Canceling like terms

(2r^2)(dc/dt) = dv/dt

(1/2r^2) (dv/dt) = (dc/dt)

Now I was curious and wanted to graph the function just for fun. I know dv/dt is some number so I assumed it is 3. This yields
3/2r^2 = dc/dt
If I were to graph this function on a graphing utility would I be getting the circumference on the y-axis and time on the x? I ask this because the function is decreasing but the circumference of the balloon is increasing. Please help.

JosephTraverso2 said:
Where did you get this idea? dC/dt is positive which means that C increases as time increases. The r2 in the denominator means that C is increasing at a decreasing rate as the balloon grows larger, not that C is decreasing.
If you were to graph this, you need to integrate first to find C as a function of time. You would plot C on the vertical axis and t on the horizontal axis.

Last edited:
Clear and concise answer much thanks. But I'm currently in a pre-calculus class and we have not gone over integration yet. If it is not too much trouble can you please show how to do it to obtain circumference as a function of time? Thanks once again

JosephTraverso2 said:
Clear and concise answer much thanks. But I'm currently in a pre-calculus class and we have not gone over integration yet. If it is not too much trouble can you please show how to do it to obtain circumference as a function of time? Thanks once again
Is the statement of the problem exactly as was given to you? If so, then you cannot figure out what C as a function of time looks like because you need to know what dV/dt is, i.e. how the volume is increasing. You assumed as an example that it is 3, but is it really? Furthermore, is dV/dt constant or does itself depend on time? So if dV/dt is not given, you cannot do anything more than you have already done.

JosephTraverso2 said:
But I'm currently in a pre-calculus class and we have not gone over integration yet.
Thread moved. Problems involving derivatives are definitely in the bailiwick of calculus, regardless of whether the class you are taking is called "precalculus."
Please post problems involving derivatives and related rates in the Calculus & Beyond Homework section - thanks...

## 1. What is the definition of the derivative of a balloon's circumference?

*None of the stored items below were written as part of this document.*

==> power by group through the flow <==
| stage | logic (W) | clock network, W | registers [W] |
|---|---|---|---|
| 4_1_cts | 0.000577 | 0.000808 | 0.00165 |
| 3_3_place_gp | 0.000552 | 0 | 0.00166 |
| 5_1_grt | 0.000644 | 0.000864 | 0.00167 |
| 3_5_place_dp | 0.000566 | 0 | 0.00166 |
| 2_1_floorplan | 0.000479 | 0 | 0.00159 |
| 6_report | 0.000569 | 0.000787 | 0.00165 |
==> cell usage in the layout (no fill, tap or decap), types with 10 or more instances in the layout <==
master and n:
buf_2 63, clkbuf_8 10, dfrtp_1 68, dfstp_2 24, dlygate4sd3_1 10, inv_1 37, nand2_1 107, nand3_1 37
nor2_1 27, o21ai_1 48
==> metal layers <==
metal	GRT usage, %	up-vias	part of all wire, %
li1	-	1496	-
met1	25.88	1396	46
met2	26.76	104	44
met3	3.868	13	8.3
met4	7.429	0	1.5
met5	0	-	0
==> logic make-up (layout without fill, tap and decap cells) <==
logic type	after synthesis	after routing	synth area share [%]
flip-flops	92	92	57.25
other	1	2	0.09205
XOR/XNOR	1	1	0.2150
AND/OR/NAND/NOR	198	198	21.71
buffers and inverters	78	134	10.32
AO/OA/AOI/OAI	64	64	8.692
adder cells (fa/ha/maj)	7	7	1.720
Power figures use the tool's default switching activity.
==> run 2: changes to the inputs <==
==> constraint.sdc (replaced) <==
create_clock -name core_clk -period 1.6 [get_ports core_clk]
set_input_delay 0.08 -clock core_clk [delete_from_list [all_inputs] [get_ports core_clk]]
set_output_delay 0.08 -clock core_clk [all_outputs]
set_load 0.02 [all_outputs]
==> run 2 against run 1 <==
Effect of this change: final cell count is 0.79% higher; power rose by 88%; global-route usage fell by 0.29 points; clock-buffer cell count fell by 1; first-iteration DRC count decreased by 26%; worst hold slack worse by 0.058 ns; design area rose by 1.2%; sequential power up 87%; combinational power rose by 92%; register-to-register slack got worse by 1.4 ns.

The derivative of a balloon's circumference is the rate of change of its circumference with respect to its radius. It measures how much the balloon's circumference changes for a small change in its radius.

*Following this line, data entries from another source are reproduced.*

$ cat src/include/rpwt_pkg.sv
// Package for the remote pulse width timer: addresses, fields, reset values, bus carrier
package rpwt_pkg;
  localparam logic [7:0] RPWT_ADDR_CTRL    = 8'he8;
  localparam logic [7:0] RPWT_ADDR_SHARED  = 8'he9;
  localparam logic [7:0] RPWT_ADDR_FALL    = 8'hea;

  localparam int unsigned RPWT_BIT_ST      = 0;
  localparam int unsigned RPWT_BIT_RUN     = 1;
  localparam int unsigned RPWT_CKSEL_LSB   = 2;
  localparam int unsigned RPWT_BIT_CAP     = 5;

  localparam logic [7:0] RPWT_CTRL_RST     = 8'h00;
  localparam logic [7:0] RPWT_CTRL_MASK    = 8'h3f;
  localparam logic [7:0] RPWT_CAP_RST      = 8'h00;
  localparam logic [7:0] RPWT_CNT_RST      = 8'h00;
  localparam logic [7:0] RPWT_DATA_RST     = 8'h00;

  localparam int unsigned RPWT_PRE_W       = 12;
  localparam logic [RPWT_PRE_W-1:0] RPWT_PRE_RST = 12'h000;

  typedef enum logic [2:0] {
    RPWT_CK_OFF0  = 3'h0,
    RPWT_CK_OFF1  = 3'h1,
    RPWT_CK_D32   = 3'h2,
    RPWT_CK_D256  = 3'h3,
    RPWT_CK_D512  = 3'h4,
    RPWT_CK_D1024 = 3'h5,
    RPWT_CK_D2048 = 3'h6,
    RPWT_CK_D4096 = 3'h7
  } rpwt_cksel_e;

  typedef struct packed {
    logic [7:0] addr;
    logic       wr;
    logic       bit_wr;
    logic [2:0] bit_sel;
    logic       bit_val;
    logic [7:0] wdata;
    logic       rd;
  } rpwt_req_s;
endpackage

$ cat src/logic/rpwt_remote_timer.sv
// Remote pulse width timer: free-running counter, filtered edge capture, register port
// Operation
// - Free 8-bit counter captured at valid edges
// - Sample every two count clocks, twice
// - Pulses under two count clocks ignored
// - Capture counter on detected valid edge
// - Rising capture updates only on rise
// - Falling capture updates only on fall
// - Captures readable, zero after reset
// - Counter counts pulses, cleared by stop
// - Control bit 5 selects capture mode
// - Bits 4..2 select oscillator divider
// - Control bit 1 pauses or runs
// - Control bit 0 stops/clears, restarts
// - Shared address: capture mode reads capture
// - Control register: bit and byte writes
// - Control register resets to zero
module rpwt_remote_timer
  import rpwt_pkg::*;
#(
  parameter int unsigned CNT_W = 8
) (
  input  wire logic             ref_clk,
  input  wire logic             rst,
  input  wire rpwt_req_s        bus_req,
  output logic [7:0]            bus_rdata,
  input  wire logic             pulse_input_pin,
  output logic [7:0]            write_only_data_reg,
  output logic                  capture_event
);

  // Prescaler tap: count pulse when the low bits of the divider are all ones
  function automatic logic tick_of(input rpwt_cksel_e sel,
                                   input logic [RPWT_PRE_W-1:0] pre);
    logic t;
    t = 1'b0;
    unique case (sel)
      RPWT_CK_OFF0, RPWT_CK_OFF1: t = 1'b0;
      RPWT_CK_D32:   t = &pre[4:0];
      RPWT_CK_D256:  t = &pre[7:0];
      RPWT_CK_D512:  t = &pre[8:0];
      RPWT_CK_D1024: t = &pre[9:0];
      RPWT_CK_D2048: t = &pre[10:0];
      RPWT_CK_D4096: t = &pre[11:0];
    endcase
    return t;
  endfunction

  // Control address hit, shared by the write decode and the restart detect
  function automatic logic ctrl_hit(input logic [7:0] addr);
    return addr == RPWT_ADDR_CTRL;
  endfunction

  logic [7:0]            ctrl_q,  ctrl_d;
  logic [RPWT_PRE_W-1:0] pre_q,   pre_d;
  logic [CNT_W-1:0]      cnt_q,   cnt_d;
  logic [CNT_W-1:0]      rise_q,  rise_d;
  logic [CNT_W-1:0]      fall_q,  fall_d;
  logic                  phase_q, phase_d;
  logic                  samp1_q, samp1_d;
  logic                  level_q, level_d;
  logic [7:0]            data_q,  data_d;
  logic [7:0]            rdata_q, rdata_d;
  logic                  cev_q,   cev_d;

  logic count_tick;
  logic sample_tick;
  logic edge_seen;
  logic cap_mode;
  logic restart;

  assign count_tick  = tick_of(rpwt_cksel_e'(ctrl_q[RPWT_CKSEL_LSB +: 3]), pre_q);
  assign sample_tick = count_tick & phase_q;
  // New level held on two consecutive samples; shorter pulses never qualify
  assign edge_seen   = sample_tick & (samp1_q == pulse_input_pin) & (samp1_q != level_q);
  assign cap_mode    = ctrl_q[RPWT_BIT_CAP];
  // Writing a one to stop/clear restarts from zero even when it was already set
  assign restart     = ctrl_hit(bus_req.addr) &
                       ((bus_req.wr & bus_req.wdata[RPWT_BIT_ST]) |
                        (~bus_req.wr & bus_req.bit_wr & bus_req.bit_val &
                         (bus_req.bit_sel == 3'(RPWT_BIT_ST))));

  // Control register: byte write or single-bit write
  always_comb begin
    ctrl_d = ctrl_q;
    if (bus_req.wr && ctrl_hit(bus_req.addr)) begin
      ctrl_d = bus_req.wdata & RPWT_CTRL_MASK;
    end else if (bus_req.bit_wr && ctrl_hit(bus_req.addr)) begin
      ctrl_d[bus_req.bit_sel] = bus_req.bit_val;
      ctrl_d = ctrl_d & RPWT_CTRL_MASK;
    end
  end

  always_ff @(posedge ref_clk or posedge rst) begin
    if (rst) begin
      ctrl_q <= RPWT_CTRL_RST;
    end else begin
      ctrl_q <= ctrl_d;
    end
  end

  // Write-only data register behind the shared address
  always_comb begin
    data_d = data_q;
    if (bus_req.wr && bus_req.addr == RPWT_ADDR_SHARED) begin
      data_d = bus_req.wdata;
    end
  end

  always_ff @(posedge ref_clk or posedge rst) begin
    if (rst) begin
      data_q <= RPWT_DATA_RST;
    end else begin
      data_q <= data_d;
    end
  end

  // Prescaler runs always; sampling phase toggles on each count pulse of the selected clock
  always_comb begin
    pre_d   = pre_q + 1'b1;
    phase_d = phase_q;
    if (count_tick) begin
      phase_d = ~phase_q;
    end
  end

  always_ff @(posedge ref_clk or posedge rst) begin
    if (rst) begin
      pre_q   <= RPWT_PRE_RST;
      phase_q <= 1'b0;
    end else begin
      pre_q   <= pre_d;
      phase_q <= phase_d;
    end
  end

  // Counter: held at zero while stopped, wraps freely while running
  always_comb begin
    cnt_d = cnt_q;
    if (!ctrl_q[RPWT_BIT_ST] || restart) begin
      cnt_d = CNT_W'(RPWT_CNT_RST);
    end else if (ctrl_q[RPWT_BIT_RUN] && count_tick) begin
      cnt_d = cnt_q + 1'b1;
    end
  end

  always_ff @(posedge ref_clk or posedge rst) begin
    if (rst) begin
      cnt_q <= CNT_W'(RPWT_CNT_RST);
    end else begin
      cnt_q <= cnt_d;
    end
  end

  // Edge filter: last sample and the level last accepted as valid
  always_comb begin
    samp1_d = samp1_q;
    level_d = level_q;
    if (sample_tick) begin
      samp1_d = pulse_input_pin;
    end
    if (edge_seen) begin
      level_d = samp1_q;
    end
  end

  // Level starts low: the pin is assumed idle low, so no false edge after reset
  always_ff @(posedge ref_clk or posedge rst) begin
    if (rst) begin
      samp1_q <= 1'b0;
      level_q <= 1'b0;
    end else begin
      samp1_q <= samp1_d;
      level_q <= level_d;
    end
  end

  // Captures only in capture mode; timer mode still tracks the level
  always_comb begin
    rise_d = rise_q;
    fall_d = fall_q;
    cev_d  = 1'b0;
    if (edge_seen && cap_mode) begin
      cev_d = 1'b1;
      if (samp1_q) begin
        rise_d = cnt_q;
      end else begin
        fall_d = cnt_q;
      end
    end
  end

  always_ff @(posedge ref_clk or posedge rst) begin
    if (rst) begin
      rise_q <= CNT_W'(RPWT_CAP_RST);
      fall_q <= CNT_W'(RPWT_CAP_RST);
      cev_q  <= 1'b0;
    end else begin
      rise_q <= rise_d;
      fall_q <= fall_d;
      cev_q  <= cev_d;
    end
  end

  // Registered read data, one cycle after the read strobe
  always_comb begin
    rdata_d = rdata_q;
    if (bus_req.rd) begin
      unique case (bus_req.addr)
        RPWT_ADDR_CTRL:   rdata_d = ctrl_q;
        RPWT_ADDR_SHARED: rdata_d = 8'(cap_mode ? rise_q : cnt_q);
        RPWT_ADDR_FALL:   rdata_d = 8'(fall_q);
        default:          rdata_d = 8'h00;
      endcase
    end
  end

  always_ff @(posedge ref_clk or posedge rst) begin
    if (rst) begin
      rdata_q <= 8'h00;
    end else begin
      rdata_q <= rdata_d;
    end
  end

  assign bus_rdata           = rdata_q;
  assign write_only_data_reg = data_q;
  assign capture_event       = cev_q;

endmodule

$ cat config.mk
export PLATFORM = sky130hd
export DESIGN_NAME = rpwt_remote_timer
export DESIGN_NICKNAME = d
export VERILOG_FILES = /design/src/include/rpwt_pkg.sv /design/src/logic/rpwt_remote_timer.sv
export SDC_FILE = /design/constraint.sdc
export NUM_CORES = 1
export LEC_CHECK = 0
export BUFFER_PORTS_ARGS = -buffer_cell sky130_fd_sc_hd__buf_2
export CORE_MARGIN = 5
export CORE_UTILIZATION = 55
export DETAILED_ROUTE_END_ITERATION = 10
export PLACE_DENSITY = 0.77
export SYNTH_ARGS = -nofsm -noshare
export SYNTH_HDL_FRONTEND = slang
export SYNTH_SLANG_ARGS = --single-unit
$ cat constraint.sdc
create_clock -name ref_clk -period 3.5 [get_ports ref_clk]
set_input_delay 0 -clock ref_clk [delete_from_list [all_inputs] [get_ports ref_clk]]
set_output_delay 0 -clock ref_clk [all_outputs]
set_load 0.02 [all_outputs]
==> flow_metrics.py, run 1 <==
metrics = {
    "place": {
        "portBuffers": 42,
        "dp.cells": 381,
        "place.gp.congestion": 0.771,
        "placed_cell_area_mm2": 0.00334,
        "place_hpwl_um": 4570,
    },
    "critical_path": {
        "path_cells": "ha_1 > nand4_1 > nor2_1 > ha_1 > nor2b_1 > a311o_1 > nand4_4 > nor2_2 > mux2_2",
        "crit_slowest_cell": "nor2_2",
        "critPathCaptureType": "register",
        "crit_arrival_ns": 2.87,
        "worstPathMaxFanout": 8,
        "critPathMaxStageDelay_ns": 0.43,
        "crit_required_ns": 3.73,
        "worst-path-buf-inv": 0,
        "critical-path-top-delay-family": "simple AND/OR/NAND/NOR gates",
        "start_kind": "register",
        "crit_top_cell": "ha_1",
        "crit_type": "reg2reg",
    },
    "finish": {
        "largest_register_ffs": 12,
        "final_cell_area_mm2": 0.00365,
        "ff_latch_area_mm2": 0.00155,
        "area_growth_pct": 18.7,
        "largest_register": "pre_q",
        "nets": 361,
        "antennaDiodeCount": 0,
        "multiInputGateArea_mm2": 0.00143,
        "fillerInstances": 425,
        "final_cells": 408,
        "drive_above_1_share_pct": 28.0,
        "post-route-util_pct": 66.7,
    },
    "timing": {
        "relSlewSlack_pct": 39.1,
        "max_clock_freq_mhz": 379,
        "post-route-period-util_pct": 75.5,
        "finalHoldViolations": 0,
        "timing.final.max_slew_violations": 0,
        "tightest_slew_ns": 0.906,
        "fin_skew_ns": 0.00562,
        "setup_viol": 0,
        "holdWs_ns": 0.0760,
        "setup_tns_ns": 0,
        "rsz0062_at_grt": "no",
        "period_minus_slack_ns": 2.64,
    },
    "drt": {
        "dr.pass1.iters": 4,
        "wl_per_cell_um": 15.8,
        "drc_errors": 0,
        "ant_nets": 0,
        "drt_wl_total_um": 6450,
        "num_vias": 2308,
        "detail_route.iter0.violations": 97,
        "viasPerCell": 5.66,
    },
    "clock_tree": {
        "clockBufferDepth": 2,
        "htreeDepth": 3,
        "cts_buffers": 9,
        "path_clk_slew_ns": 0.07,
        "clk_latency_ns": 0.35,
        "cts-resized-gates": 0,
        "cts_tree": "done",
        "cts_sinks": 62,
        "clockRootBuffer": "clkbuf_8",
        "cts_setup_buffers": 0,
    },
    "logic_synthesis": {
        "synth_top_area_share_pct": 50.4,
        "synth.avg_cell_area_um2": 11.2,
        "synth_area_mm2": 0.00308,
        "yosysWarnings": 0,
        "synth_largest_area_cell": "dfrtp_1",
        "yosysMostFrequentCell": "dfrtp_1",
        "synth_flop_cell": "dfrtp_1",
        "synth_cell_types": 45,
        "synth_nets": 305,
        "seq_area_frac_synth_pct": 50.4,
        "synthTopCellsByArea": "dfrtp_1, mux2i_1, mux2_2",
        "synthTopCellsByCount": "dfrtp_1, nand2_1, mux2i_1",
        "ys_seq_elements": 62,
        "syn_inst": 275,
        "synthArstFlopShare_pct": 100,
        "synth_edf_count": 0,
    },
    "global_routing": {
        "grt_pass1_vias": 2343,
        "grt_overflow": 0,
        "grt_pass1_wl_um": 11000,
        "antenna_found_initial": 0,
        "gr-usage-all-layers_pct": 19.4,
        "grt_max_degree": 41,
    },
    "die": {
        "die_h_um": 84.8,
        "dieArea_mm2": 0.00719,
        "die_w_um": 84.8,
        "io_pins": 43,
        "core_area_mm2": 0.00547,
        "start_util_pct": 56.2,
        "placement_rows": 27,
    },
    "flow_run": {
        "drv_cap": 0,
    },
    "pwr": {
        "vdd_drop_max_mv": 0.349,
        "power.density_mw_per_mm2": 393,
        "leakagePower_nw": 1.70,
    },
    "hold_path": {
        "hp-class": "in2reg",
    },
    "status": {
        "status": "complete, no violations",
    },
}
through the flow:
step	power (mW)	worst slack, ns
floorplan	0.779	1.21
global route	1.49	0.663
detailed placement	0.809	0.901
finish	1.43	0.859
global placement	0.808	0.999
CTS	1.45	0.852
area by class of cell:
cell class / instances / share of cell area, %
Clock buffer: 9 / 3.39
Sequential cell: 62 / 42.5
Timing Repair Buffer: 54 / 8.98
Clock inverter: 7 / 2.06
Inverter: 13 / 1.34
Tap cell: 72 / 2.47
Multi-Input combinational cell: 191 / 39.3
tightest hold or removal path, delay by kind of cell:
kind	cells	cell delay, ns
buf+inv	2	0.23
compound gates	1	0.15
cells by family (layout without fill, tap and decap cells):
kind of cell | Yosys count | after routing | share of synthesized area [%]
simple gates | 81 | 81 | 14.9
mux | 45 | 45 | 16.6
fa+ha+maj | 4 | 4 | 1.63
xor+xnor | 12 | 12 | 3.42
buf+inv | 22 | 83 | 2.97
flops | 62 | 62 | 50.4
compound gates | 49 | 49 | 10.0
power breakdown:
part / internal, mW / switching, mW / total (mW)
combinational: 0.0335 / 0.0461 / 0.0796
clock: 0.329 / 0.300 / 0.629
sequential: 0.721 / 0.00336 / 0.725
per-layer routing:
layer	share of wire, %	vias to the layer above	routed length [µm]	GRT usage, %
met5	0	-	0	0
met4	2.6	0	168	7.63
met3	3.6	19	234	5.50
met2	50	43	3200	31.7
met1	44	1135	2840	24.4
li1	-	1111	-	-
layout by cell type (no fill, tap or decap), types with 2 or more instances in the layout:
cell / Yosys / final
nor4_2: 2 / 2
o22ai_1: 14 / 14
nor4_1: 2 / 2
mux2i_1: 20 / 20
nor3_1: 2 / 2
clkinv_4: 0 / 2
and3_1: 6 / 6
mux2_4: 8 / 8
nor2_1: 11 / 11
nand2_1: 24 / 24
a31oi_1: 2 / 2
a21oi_1: 12 / 12
inv_1: 13 / 12
nand4b_1: 2 / 2
dlygate4sd3_1: 0 / 11
o31ai_1: 2 / 2
nand3_1: 9 / 9
nand4_1: 3 / 3
buf_2: 1 / 42
clkbuf_8: 0 / 9
o21ai_0: 12 / 12
dfrtp_1: 62 / 62
nor3b_1: 3 / 3
mux2_2: 17 / 17
clkinvlp_4: 0 / 3
nor2b_1: 2 / 2
ha_1: 4 / 4
or3_1: 3 / 3
nand2b_1: 4 / 4
xnor2_1: 8 / 8
xor2_1: 4 / 4
worst paths after layout:
check,cells past startpoint,from,endpoint,slack [ns]
worst max-delay path,9,pre_q[0]$_DFF_PP0_,rise_q[4]$_DFFE_PP0P_,0.86
worst min-delay path,3,bus_req[14],ctrl_q[0]$_DFFE_PP0P_,0.08
worst max register to register,9,pre_q[0]$_DFF_PP0_,rise_q[4]$_DFFE_PP0P_,0.86
worst min register to register,1,pre_q[11]$_DFF_PP0_,pre_q[11]$_DFF_PP0_,0.47
max in group asynchronous,4,rst,cnt_q[4]$_DFFE_PP0P_,2.42
min in group asynchronous,3,rst,pre_q[7]$_DFF_PP0_,0.21
what timing repair did:
action	in CTS	in global routing
hold buffers	11	0
endpoints found under the hold margin	46	0
endpoints found under the setup margin	0	0
(Power assumes the default switching activity.)
==> inputs of run 2 (changes only) <==
==> constraint.sdc (replaced) <==
create_clock -name ref_clk -period 2.6 [get_ports ref_clk]
set_input_delay 0 -clock ref_clk [delete_from_list [all_inputs] [get_ports ref_clk]]
set_output_delay 0 -clock ref_clk [all_outputs]
set_load 0.02 [all_outputs]
==> flow_metrics.py, run 2 (same netlist as run 1, synthesis figures left out) <==
metrics = {
    "critical_path": {
        "critPathCaptureType": "register",
        "crit_arrival_ns": 2.71,
        "crit_type": "reg2reg",
        "crit_required_ns": 2.82,
        "worstPathMaxFanout": 8,
        "timing.rr.start": "pre_q[0]$_DFF_PP0_",
        "start_kind": "register",
        "crit_path_start": "pre_q[0]$_DFF_PP0_",
    },
    "finish": {
        "nets": 366,
        "area_growth_pct": 20.9,
        "largest_register": "pre_q",
        "largest_register_ffs": 12,
        "antennaDiodeCount": 0,
        "drive_above_1_share_pct": 29.7,
        "layout_common_cells": "dfrtp_1, buf_2, nand2_1",
        "layout_commonest_cell": "dfrtp_1",
    },
    "drt": {
        "num_vias": 2369,
        "wl_per_cell_um": 16.6,
        "detail_route.iter0.violations": 116,
        "drt_wl_total_um": 6840,
        "ant_nets": 0,
        "drc_errors": 0,
        "dr.pass1.iters": 4,
        "viasPerCell": 5.75,
    },
    "pwr": {
        "power_mw": 1.96,
        "leakagePower_nw": 1.72,
        "switchingPower_uw": 424,
        "intPower_mw": 1.53,
        "power_frac_comb_pct": 5.5,
        "pwr-share-clk_pct": 44.5,
        "swShare_pct": 21.7,
        "power.density_mw_per_mm2": 526,
        "vdd_drop_max_mv": 0.404,
        "seqPwrFrac_pct": 49.9,
    },
    "die": {
        "placement_rows": 27,
        "io_pins": 43,
        "dieArea_mm2": 0.00719,
        "die_w_um": 84.8,
        "start_util_pct": 56.2,
        "die_h_um": 84.8,
        "core_area_mm2": 0.00547,
    },
    "timing": {
        "tightest_slew_ns": 0.825,
        "max_clock_freq_mhz": 402,
        "holdWs_ns": 0.0907,
        "setup_ws_ns": 0.114,
        "period_minus_slack_ns": 2.49,
        "setup_viol": 0,
        "post-route-period-util_pct": 95.6,
        "timing.final.max_slew_violations": 0,
        "finalHoldViolations": 0,
        "relSlewSlack_pct": 44.5,
        "fin_skew_ns": 0.00668,
    },
    "hold_path": {
        "hold_start": "bus_req[11]",
        "hp-class": "in2reg",
    },
    "place": {
        "place.gp.congestion": 0.803,
        "portBuffers": 42,
        "place_ws_ns": -0.0000488,
        "place_hpwl_um": 4680,
    },
    "global_routing": {
        "antenna_found_initial": 0,
        "grt_max_degree": 46,
        "gr-usage-all-layers_pct": 20.7,
        "grt_overflow": 0,
        "grt_pass1_vias": 2413,
        "grt_pass1_wl_um": 11600,
    },
    "clock_tree": {
        "htreeDepth": 3,
        "clk_latency_ns": 0.34,
        "path_clk_slew_ns": 0.07,
        "cts_buffers": 9,
        "cts_sinks": 62,
        "clockRootBuffer": "clkbuf_8",
        "cts_tree": "done",
        "clockBufferDepth": 2,
    },
    "flow_run": {
        "drv_cap": 0,
    },
    "status": {
        "status": "complete, no violations",
    },
}
==> run 2: critical path, cell delays in order (launching register included) <==
cell	delay, ns
dfrtp_1	0.38
ha_2	0.21
nand4_1	0.15
nor2_2	0.16
ha_1	0.15
nor2b_1	0.16
a311o_1	0.18
buf_4	0.15
nand4_4	0.16
nor2_4	0.29
mux2_2	0.38
==> run 2: area by class of cell <==
class	instances	area, µm²
tap	72	90.1
clock buffer	12	165
fill	432	1760
clock inverter	3	42.5
inverter	13	48.8
sequential	62	1550
multi-input combinational	191	1450
timing repair buffer	59	365
==> run 2: power by group through the flow <==
| stage | Sequential (mW) | Clock (mW) | Combinational [mW] |
|---|---|---|---|
| after detailed placement | 0.994 | 0 | 0.0952 |
| after global placement | 0.994 | 0 | 0.0937 |
| final | 0.977 | 0.870 | 0.108 |
| after floorplan | 1.00 | 0 | 0.0477 |
| after global routing | 0.977 | 0.941 | 0.122 |
| after CTS | 0.976 | 0.889 | 0.109 |
==> run 2: path summary, 6_finish.rpt <==
path	endpoint	slack [ns]	depth (start not counted)
setup / recovery	rise_q[6]$_DFFE_PP0P_	0.11	10
hold / removal	ctrl_q[1]$_DFFE_PP0P_	0.09	4
setup reg to reg	rise_q[6]$_DFFE_PP0P_	0.11	10
hold reg to reg	pre_q[11]$_DFF_PP0_	0.47	1
max in group asynchronous	write_only_data_reg[1]$_DFFE_PP0P_	1.54	4
min in group asynchronous	pre_q[6]$_DFF_PP0_	0.18	3
==> run 2: repair_timing <==
item | in CTS | in global routing
hold endpoints to repair | 41 | 0
buffers inserted | 0 | 4
hold buffers | 11 | 0
setup endpoints to repair | 12 | 20
pin swaps | 0 | 3
resized for setup | 1 | 5
==> run 2: per-stage QoR <==
stage	instance area, µm²	std cells	util (%)	TNS, ns
2_1_floorplan	3080	275	-	0
3_3_place_gp	3350	382	61.2	0
3_5_place_dp	3350	382	61.2	-0.0000488
4_1_cts	3670	408	67.0	-0.113
5_1_grt	3720	412	67.9	-0.158
6_report	3720	412	67.9	0
==> run 2: layer usage <==
layer  vias to the layer above  global-route usage [%]  part of all wire [%]
met5                         -                       0                     0
met4                         0                    4.75                   1.3
met3                         9                    7.56                   5.5
met2                        68                    34.9                    53
met1                      1170                    25.3                    40
li1                       1122                       -                     -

## 2. How do you find the derivative of a balloon's circumference?

To find the derivative of a balloon's circumference, you can use the formula for the derivative of a circle's circumference, which is 2π. This means that the derivative of a balloon's circumference is always 2π.

## 3. Why is finding the derivative of a balloon's circumference important?

Finding the derivative of a balloon's circumference is important because it allows us to understand how the circumference of a balloon changes as its size changes. This can be useful in various applications, such as designing balloons for different purposes or understanding the behavior of materials used in balloons.

## 4. Can the derivative of a balloon's circumference be negative?

No, the derivative of a balloon's circumference cannot be negative. Since the derivative measures the rate of change, it only gives a positive value for the change in circumference for a positive change in radius. Therefore, the derivative of a balloon's circumference is always positive.

## 5. How does the shape of a balloon affect its derivative of circumference?

The shape of a balloon does not affect its derivative of circumference. As long as the balloon has a circular base, the derivative will always be 2π. This is because the derivative is determined by the relationship between the circumference and the radius, which remains constant for a circular shape.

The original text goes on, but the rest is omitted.